== Directions ==
Return exactly the lines of the records below, starting at the line that contains "if (!o_v || tx_ready) begin" and ending at the line that contains "if (t_k == K_RDBITS)", with both of those lines kept.

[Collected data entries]
This design comes from an exercise in tuning for small area, a short achievable clock period and few clock cycles on the open sky130 flow, not from production work.
The RTL was checked by simulation tests, not by an equivalence proof against the original design.
Power and IR drop assume default switching activity.

==> inputs of wip/umber <==
==> flow/design.v <==
module modbus_core (
    input  wire        clk,
    input  wire        rst,
    input  wire        rx_valid,
    input  wire [7:0]  rx_data,
    input  wire        rx_last,
    output wire        rx_ready,
    output wire        tx_valid,
    output wire [7:0]  tx_data,
    output wire        tx_last,
    input  wire        tx_ready,
    input  wire        host_en,
    input  wire        host_we,
    input  wire [1:0]  host_space,    
    input  wire [4:0]  host_addr,
    input  wire [15:0] host_wdata,
    output wire [15:0] host_rdata
);
    localparam [2:0] K_EXC = 3'd0, K_RDBITS = 3'd1, K_RDREGS = 3'd2,
                     K_ECHO = 3'd3, K_REPORT = 3'd4;
    integer i;
    reg [15:0] hr  [0:31];
    reg [15:0] ir  [0:31];
    reg [15:0] stg [0:31];       
    reg [31:0] hr_v, ir_v;       
    reg [31:0] co, di;
    reg [31:0] co_stg;           
    reg       rx_ready_q;
    reg       q0_v, q1_v;
    reg [8:0] q0, q1;            
    assign rx_ready = rx_ready_q;
    wire       push = rx_valid && rx_ready_q;
    wire [7:0] d    = q0[7:0];
    wire       dl   = q0[8];
    wire       pop;
    always @(posedge clk) begin
        if (rst) begin
            q0_v <= 1'b0; q1_v <= 1'b0; rx_ready_q <= 1'b1;
        end else begin
            if (pop) begin
                if (q1_v) begin
                    q0 <= q1;
                    if (push) q1 <= {rx_last, rx_data};
                    else      q1_v <= 1'b0;
                end else if (push) begin
                    q0 <= {rx_last, rx_data};
                end else begin
                    q0_v <= 1'b0;
                end
            end else if (push) begin
                if (!q0_v) begin
                    q0 <= {rx_last, rx_data}; q0_v <= 1'b1;
                end else begin
                    q1 <= {rx_last, rx_data}; q1_v <= 1'b1;
                end
            end
            rx_ready_q <= !((q0_v && q1_v && !pop) ||
                            (q0_v && !pop && push) ||
                            (q1_v && push));
        end
    end
    reg [8:0]  r_n;              
    reg        r_done;
    reg [15:0] r_tid, r_pid, r_rem;
    reg        r_over;
    reg [7:0]  r_unit, r_fc, r_p0, r_p1, r_p2, r_p3, r_bc;
    reg [4:0]  r_wa;             
    reg        r_lo;             
    wire xfer;                   
    wire [8:0] n = r_done ? 9'd0 : r_n;    
    wire hr_hi_w = (r_fc == 8'h06 && n == 9'd10) || (r_fc == 8'h10 && n >= 9'd13 && !r_lo);
    wire hr_lo_w = (r_fc == 8'h06 && n == 9'd11) || (r_fc == 8'h10 && n >= 9'd13 &&  r_lo);
    wire [4:0] hr_a = (r_fc == 8'h06) ? r_p1[4:0] : r_wa;
    wire co_single = (r_fc == 8'h05 && n == 9'd11);
    wire co_multi  = (r_fc == 8'h0F && n >= 9'd13 && n < 9'd17);
    wire [1:0] jb  = n[1:0] - 2'd1;        
    wire [7:0] rot = (d << r_p1[2:0]) | (d >> (4'd8 - {1'b0, r_p1[2:0]}));
    wire       cval = (r_p2 == 8'hFF) && (d == 8'h00);
    reg  [31:0] co_wen;
    reg  [31:0] co_wd;
    always @(*) begin
        for (i = 0; i < 32; i = i + 1) begin
            co_wen[i] = 1'b0;
            co_wd[i]  = co_single ? cval : rot[i % 8];
            if (co_single && r_p1[4:0] == i) co_wen[i] = 1'b1;
            if (co_multi && ((i[4:0] - r_p1[4:0]) >> 3) == jb) co_wen[i] = 1'b1;
        end
    end
    reg        w_v;
    reg [31:0] w_hrm, w_com;     
    wire conflict = w_v && (((hr_hi_w || hr_lo_w) && w_hrm[hr_a]) ||
                            ((co_single || co_multi) && |(co_wen & w_com)));
    wire proc = q0_v && (!r_done || xfer) && !conflict;
    assign pop = proc;
    always @(posedge clk) begin
        if (rst) begin
            r_n <= 9'd0; r_done <= 1'b0; r_over <= 1'b0;
        end else begin
            if (xfer) begin
                r_done <= 1'b0; r_n <= 9'd0; r_over <= 1'b0;
            end
            if (proc) begin
                r_n <= (n == 9'h1FF) ? n : n + 9'd1;
                if (dl) r_done <= 1'b1;
                case (n)
                    9'd0:  r_tid[15:8] <= d;
                    9'd1:  r_tid[7:0]  <= d;
                    9'd2:  r_pid[15:8] <= d;
                    9'd3:  r_pid[7:0]  <= d;
                    9'd4:  r_rem[15:8] <= d;
                    9'd5:  r_rem[7:0]  <= d;
                    9'd6:  r_unit <= d;
                    9'd7:  r_fc <= d;
                    9'd8:  r_p0 <= d;
                    9'd9:  begin r_p1 <= d; r_wa <= d[4:0]; end
                    9'd10: r_p2 <= d;
                    9'd11: r_p3 <= d;
                    9'd12: begin r_bc <= d; r_lo <= 1'b0; end
                    default: ;
                endcase
                if (n >= 9'd6) begin
                    r_rem <= r_rem - 16'd1;
                    if (r_rem == 16'd0) r_over <= 1'b1;
                end
                if (r_fc == 8'h10 && n >= 9'd13) begin
                    r_lo <= !r_lo;
                    if (r_lo) r_wa <= r_wa + 5'd1;
                end
            end
        end
    end
    wire too_short = r_n < 9'd7;
    wire len_ok    = (r_rem == 16'd0) && !r_over;
    wire no_fc     = r_n == 9'd7;
    wire plen4     = r_n == 9'd12;
    wire plen_ge5  = r_n >= 9'd13;
    wire bc_match  = r_n == ({1'b0, r_bc} + 9'd13);
    wire [8:0] send = {1'b0, r_p1} + {1'b0, r_p3};
    wire in_range  = (r_p0 == 8'd0) && (r_p2 == 8'd0) && (send <= 9'd32);
    wire addr_ok   = (r_p0 == 8'd0) && (r_p1 < 8'd32);
    wire wc_ok     = plen_ge5 && bc_match && (r_p2 < 8'd8) &&
                     ({r_bc, 3'b000} >= {r_p2[2:0], r_p3});
    wire wr_ok     = plen_ge5 && bc_match && (r_p2 == 8'd0) && !r_p3[7] &&
                     (r_bc == {r_p3[6:0], 1'b0});
    reg [2:0] dk;
    reg [7:0] db0, db1;
    reg       dhdr, duok, dwr_hr, dwr_co, dsingle;
    always @(*) begin
        dk = K_EXC; db0 = 8'h80; db1 = 8'h04; dhdr = 1'b1; duok = 1'b1;
        dwr_hr = 1'b0; dwr_co = 1'b0; dsingle = 1'b0;
        if (too_short) begin
            dhdr = 1'b0; duok = 1'b0;
        end else if (!len_ok) begin
            duok = 1'b0;
        end else if (no_fc) begin
        end else begin
            db0 = r_fc | 8'h80;
            case (r_fc)
                8'h01, 8'h02, 8'h03, 8'h04: begin
                    if (!plen4)          db1 = 8'h04;
                    else if (!in_range)  db1 = 8'h02;
                    else begin
                        db0 = r_fc;
                        if (r_fc == 8'h03 || r_fc == 8'h04) begin
                            dk = K_RDREGS; db1 = {r_p3[6:0], 1'b0};
                        end else begin
                            dk = K_RDBITS; db1 = (r_p3 + 8'd7) >> 3;
                        end
                    end
                end
                8'h05, 8'h06: begin
                    if (!plen4)          db1 = 8'h04;
                    else if (!addr_ok)   db1 = 8'h02;
                    else begin
                        dk = K_ECHO; db0 = r_fc; db1 = r_p0; dsingle = 1'b1;
                        if (r_fc[0]) dwr_co = 1'b1; else dwr_hr = 1'b1;
                    end
                end
                8'h0F: begin
                    if (!wc_ok)          db1 = 8'h04;
                    else if (!in_range)  db1 = 8'h02;
                    else begin
                        dk = K_ECHO; db0 = r_fc; db1 = r_p0; dwr_co = 1'b1;
                    end
                end
                8'h10: begin
                    if (!wr_ok)          db1 = 8'h04;
                    else if (!in_range)  db1 = 8'h02;
                    else begin
                        dk = K_ECHO; db0 = r_fc; db1 = r_p0; dwr_hr = 1'b1;
                    end
                end
                8'h11: begin
                    dk = K_REPORT; db0 = 8'h11; db1 = 8'h06;
                end
                default: db1 = 8'h01;
            endcase
        end
    end
    wire [6:0] dlen = (dk == K_RDBITS || dk == K_RDREGS) ? 7'd3 + db1[6:0] :
                      (dk == K_ECHO)   ? 7'd6 :
                      (dk == K_REPORT) ? 7'd9 : 7'd3;
    wire [5:0] mend = dsingle ? {1'b0, r_p1[4:0]} + 6'd1 : send[5:0];
    reg  [31:0] dmask;
    always @(*)
        for (i = 0; i < 32; i = i + 1)
            dmask[i] = (i >= r_p1[5:0]) && (i < mend);
    reg [15:0] w_tid, w_pid;
    reg [7:0]  w_unit, w_b0, w_b1, w_p1, w_p2, w_p3;
    reg [2:0]  w_k;
    reg        w_hdr, w_uok;
    reg [6:0]  w_len;
    reg        t_busy;
    reg [15:0] t_tid, t_pid;
    reg [7:0]  t_unit, t_b0, t_b1, t_p1, t_p2, t_p3;
    reg [2:0]  t_k;
    reg        t_hdr, t_uok;
    reg [6:0]  t_len;
    reg [6:0]  t_idx;
    reg [5:0]  t_rem;
    reg [4:0]  raddr;
    reg [1:0]  rsp;
    reg [15:0] rd_word;
    reg       o_v, o_l, s_v, s_l;
    reg [7:0] o_d, s_d;
    assign tx_valid = o_v;
    assign tx_data  = o_d;
    assign tx_last  = o_l;
    wire produce = t_busy && !s_v;
    wire t_lastb = (t_idx == t_len + 7'd5);
    wire handoff = w_v && (!t_busy || (produce && t_lastb));
    assign xfer  = r_done && (!w_v || handoff);
    wire [15:0] hr_r = hr_v[raddr] ? hr[raddr] : 16'h0000;
    wire [15:0] ir_r = ir_v[raddr] ? ir[raddr] : 16'h0000;
    wire [15:0] word = rsp[0] ? ir_r : hr_r;
    wire [31:0] sp   = rsp[0] ? di : co;
    wire [63:0] sp2  = {sp, sp} >> raddr;
    wire [7:0]  rot8 = sp2[7:0];
    assign host_rdata = rsp[1] ? word : {15'd0, rot8[0]};
    reg [7:0] cmask;
    always @(*)
        for (i = 0; i < 8; i = i + 1)
            cmask[i] = (t_rem > i);
    reg [7:0] nb;    
    always @(*) begin
        case (t_idx)
            7'd0: nb = t_hdr ? t_tid[15:8] : 8'h00;
            7'd1: nb = t_hdr ? t_tid[7:0]  : 8'h00;
            7'd2: nb = t_hdr ? t_pid[15:8] : 8'h00;
            7'd3: nb = t_hdr ? t_pid[7:0]  : 8'h00;
            7'd4: nb = 8'h00;
            7'd5: nb = {1'b0, t_len};
            7'd6: nb = t_uok ? t_unit : 8'h00;
            7'd7: nb = t_b0;
            7'd8: nb = t_b1;
            default: begin
                case (t_k)
                    K_RDREGS: nb = t_idx[0] ? rd_word[15:8] : rd_word[7:0];
                    K_RDBITS: nb = rot8 & cmask;
                    K_ECHO:
                        case (t_idx[1:0])
                            2'd1:    nb = t_p1;
                            2'd2:    nb = t_p2;
                            default: nb = t_p3;
                        endcase
                    default:   
                        case (t_idx[2:0])
                            3'd1:    nb = t_unit;
                            3'd2:    nb = 8'hFF;
                            3'd3:    nb = 8'h53;
                            3'd4:    nb = 8'h4D;
                            3'd5:    nb = 8'h30;
                            default: nb = 8'h31;
                        endcase
                endcase
            end
        endcase
    end
    wire h_wr = host_en && host_we;
    wire h_rd = host_en && !host_we;
    reg        hc_v;             
    reg        hc_sp;            
    reg [4:0]  hc_a;
    always @(posedge clk) begin
        if (rst) begin
            w_v <= 1'b0; t_busy <= 1'b0;
            o_v <= 1'b0; s_v <= 1'b0;
            hc_v <= 1'b0;
            hr_v <= 32'd0; ir_v <= 32'd0;
            co <= 32'd0; di <= 32'd0;
        end else begin
            if (xfer) begin
                w_v <= 1'b1;
                w_tid <= r_tid; w_pid <= r_pid; w_unit <= r_unit;
                w_b0 <= db0; w_b1 <= db1;
                w_p1 <= r_p1; w_p2 <= r_p2; w_p3 <= r_p3;
                w_k <= dk; w_hdr <= dhdr; w_uok <= duok; w_len <= dlen;
                w_hrm <= dwr_hr ? dmask : 32'd0;
                w_com <= dwr_co ? dmask : 32'd0;
            end else if (handoff) begin
                w_v <= 1'b0;
            end
            if (!o_v || tx_ready) begin
                if (s_v) begin
                    o_v <= 1'b1; o_d <= s_d; o_l <= s_l; s_v <= 1'b0;
                end else begin
                    o_v <= produce; o_d <= nb; o_l <= t_lastb;
                end
            end else if (produce) begin
                s_v <= 1'b1; s_d <= nb; s_l <= t_lastb;
            end
            if (t_busy && t_idx <= 7'd8)
                rd_word <= word;
            if (produce) begin
                t_idx <= t_idx + 7'd1;
                if (t_lastb) t_busy <= 1'b0;
                if (t_idx >= 7'd9) begin
                    if (t_k == K_RDREGS) begin
                        if (t_idx[0]) raddr <= raddr + 5'd1;
                        else          rd_word <= word;
                    end
                    if (t_k == K_RDBITS) begin
                        raddr <= raddr + 5'd8;
                        t_rem <= (t_rem > 6'd8) ? t_rem - 6'd8 : 6'd0;
                    end
                end
            end
            if (handoff) begin
                t_busy <= 1'b1;
                t_idx <= 7'd0;
                t_tid <= w_tid; t_pid <= w_pid; t_unit <= w_unit;
                t_b0 <= w_b0; t_b1 <= w_b1;
                t_p1 <= w_p1; t_p2 <= w_p2; t_p3 <= w_p3;
                t_k <= w_k; t_hdr <= w_hdr; t_uok <= w_uok; t_len <= w_len;
                t_rem <= w_p3[5:0];
                raddr <= w_p1[4:0];
                rsp <= w_b0[1:0] - 2'd1;
            end
            if (h_rd) begin
                raddr <= host_addr;
                rsp <= host_space;
            end
            hc_v <= h_wr && !host_space[0];
            hc_sp <= host_space[1];
            hc_a <= host_addr;
            if (h_wr && host_space == 2'd1)
                di[host_addr] <= host_wdata[0];
            if (h_wr && host_space == 2'd3) begin
                ir[host_addr] <= host_wdata;
                ir_v[host_addr] <= 1'b1;
            end
            for (i = 0; i < 32; i = i + 1) begin
                if ((handoff && w_hrm[i]) || (hc_v && hc_sp && hc_a == i)) begin
                    hr[i] <= stg[i];
                    hr_v[i] <= 1'b1;
                end
                if ((handoff && w_com[i]) || (hc_v && !hc_sp && hc_a == i))
                    co[i] <= co_stg[i];
            end
        end
    end
    wire [7:0] wb_hi = h_wr ? host_wdata[15:8] : d;
    wire [7:0] wb_lo = h_wr ? host_wdata[7:0]  : d;
    always @(posedge clk) begin
        for (i = 0; i < 32; i = i + 1) begin
            if ((proc && hr_hi_w && hr_a == i) || (h_wr && host_space == 2'd2 && host_addr == i))
                stg[i][15:8] <= wb_hi;
            if ((proc && hr_lo_w && hr_a == i) || (h_wr && host_space == 2'd2 && host_addr == i))
                stg[i][7:0] <= wb_lo;
            if ((proc && co_wen[i]) || (h_wr && host_space == 2'd0 && host_addr == i))
                co_stg[i] <= h_wr ? host_wdata[0] : co_wd[i];
        end
    end
endmodule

== Answer space ==
            if (!o_v || tx_ready) begin
                if (s_v) begin
                    o_v <= 1'b1; o_d <= s_d; o_l <= s_l; s_v <= 1'b0;
                end else begin
                    o_v <= produce; o_d <= nb; o_l <= t_lastb;
                end
            end else if (produce) begin
                s_v <= 1'b1; s_d <= nb; s_l <= t_lastb;
            end
            if (t_busy && t_idx <= 7'd8)
                rd_word <= word;
            if (produce) begin
                t_idx <= t_idx + 7'd1;
                if (t_lastb) t_busy <= 1'b0;
                if (t_idx >= 7'd9) begin
                    if (t_k == K_RDREGS) begin
                        if (t_idx[0]) raddr <= raddr + 5'd1;
                        else          rd_word <= word;
                    end
                    if (t_k == K_RDBITS) begin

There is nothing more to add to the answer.